4. Transforming, Scaling, and Fitting the Data

Python
Machine Learning
Data Visualization
Published

September 21, 2025

Loading the Data and Setting Up

Now that we’ve explored our data in part 3, we’re ready to build our predictive model. In this section, we’ll transform and scale our features appropriately, then train a model to predict Pokemon card HP values. Lets start by loading the necessary libraries and our processed dataset.

import pandas as pd
from sklearn.model_selection import train_test_split
from sklearn.preprocessing import StandardScaler
from sklearn.compose import ColumnTransformer
from sklearn.feature_extraction.text import TfidfVectorizer
from sklearn.linear_model import Ridge
from sklearn.pipeline import Pipeline
from sklearn.metrics import root_mean_squared_error, mean_absolute_error, r2_score
from sklearn.impute import SimpleImputer

df = pd.read_csv('data/processed_pokemon_cards.csv')
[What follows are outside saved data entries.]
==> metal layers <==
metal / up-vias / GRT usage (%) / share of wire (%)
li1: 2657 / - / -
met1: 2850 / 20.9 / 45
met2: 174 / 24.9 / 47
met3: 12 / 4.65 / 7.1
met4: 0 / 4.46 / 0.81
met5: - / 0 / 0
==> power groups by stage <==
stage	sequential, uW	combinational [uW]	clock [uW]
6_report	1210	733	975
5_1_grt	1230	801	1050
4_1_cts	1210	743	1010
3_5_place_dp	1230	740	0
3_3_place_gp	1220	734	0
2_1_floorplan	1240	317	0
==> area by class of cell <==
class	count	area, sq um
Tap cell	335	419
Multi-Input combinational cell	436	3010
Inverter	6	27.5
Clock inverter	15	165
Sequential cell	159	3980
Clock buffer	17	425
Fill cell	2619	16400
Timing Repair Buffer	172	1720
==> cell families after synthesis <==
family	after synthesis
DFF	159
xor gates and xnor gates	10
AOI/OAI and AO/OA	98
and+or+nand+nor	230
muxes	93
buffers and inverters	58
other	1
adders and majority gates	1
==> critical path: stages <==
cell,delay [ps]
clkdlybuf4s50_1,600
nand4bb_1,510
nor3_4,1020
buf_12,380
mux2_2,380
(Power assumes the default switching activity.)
--- src/rtl/light_pkg.sv ---
// Shared types for the light fader/selector: channel width, RGB struct, white constant
// and the fade FSM state encoding.
package light_pkg;

    localparam int LP_CW = 8;

    typedef struct packed {
        logic [LP_CW-1:0] r;
        logic [LP_CW-1:0] g;
        logic [LP_CW-1:0] b;
    } rgb_t;

    localparam rgb_t WHITE = '{r: '1, g: '1, b: '1};

    typedef enum logic {
        IDLE = 1'b0,
        FADE = 1'b1
    } fade_state_t;

endpackage

--- src/rtl/light_ch_fader.sv ---
// One colour channel of the fader: moves cur toward tgt by STEP on a tick, snapping
// to tgt when it is within STEP so the value never overshoots or wraps.
module light_ch_fader
    import light_pkg::*;
#(
    parameter int CW   = LP_CW,
    parameter int STEP = 16
) (
    input  logic [CW-1:0] i_cur,
    input  logic [CW-1:0] i_tgt,
    input  logic          i_tick,
    output logic [CW-1:0] o_next,
    output logic          o_at_tgt
);

    localparam logic [CW-1:0] LP_STEP = STEP[CW-1:0];

    logic [CW-1:0] w_diff;
    logic [CW-1:0] w_stepped;

    always_comb begin
        w_diff    = '0;
        w_stepped = i_tgt;
        if (i_tgt >= i_cur) begin
            w_diff = i_tgt - i_cur;
            if (w_diff > LP_STEP) begin
                w_stepped = i_cur + LP_STEP;
            end
        end else begin
            w_diff = i_cur - i_tgt;
            if (w_diff > LP_STEP) begin
                w_stepped = i_cur - LP_STEP;
            end
        end
    end

    assign o_next   = i_tick ? w_stepped : i_cur;
    assign o_at_tgt = (o_next == i_tgt);

endmodule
Preparing the Target Variable

First, we need to separate our target variable (hp) from our features. This is what we’re trying to predict.

target = 'hp'
y = df[target]

Feature Selection

Now we need to prepare our feature set. Based on our exploratory data analysis in part 3, I decided to drop total_resistance_multiplier since it had very little variation and didn’t correlate well with HP. We also need to handle any missing text values by filling them with empty strings.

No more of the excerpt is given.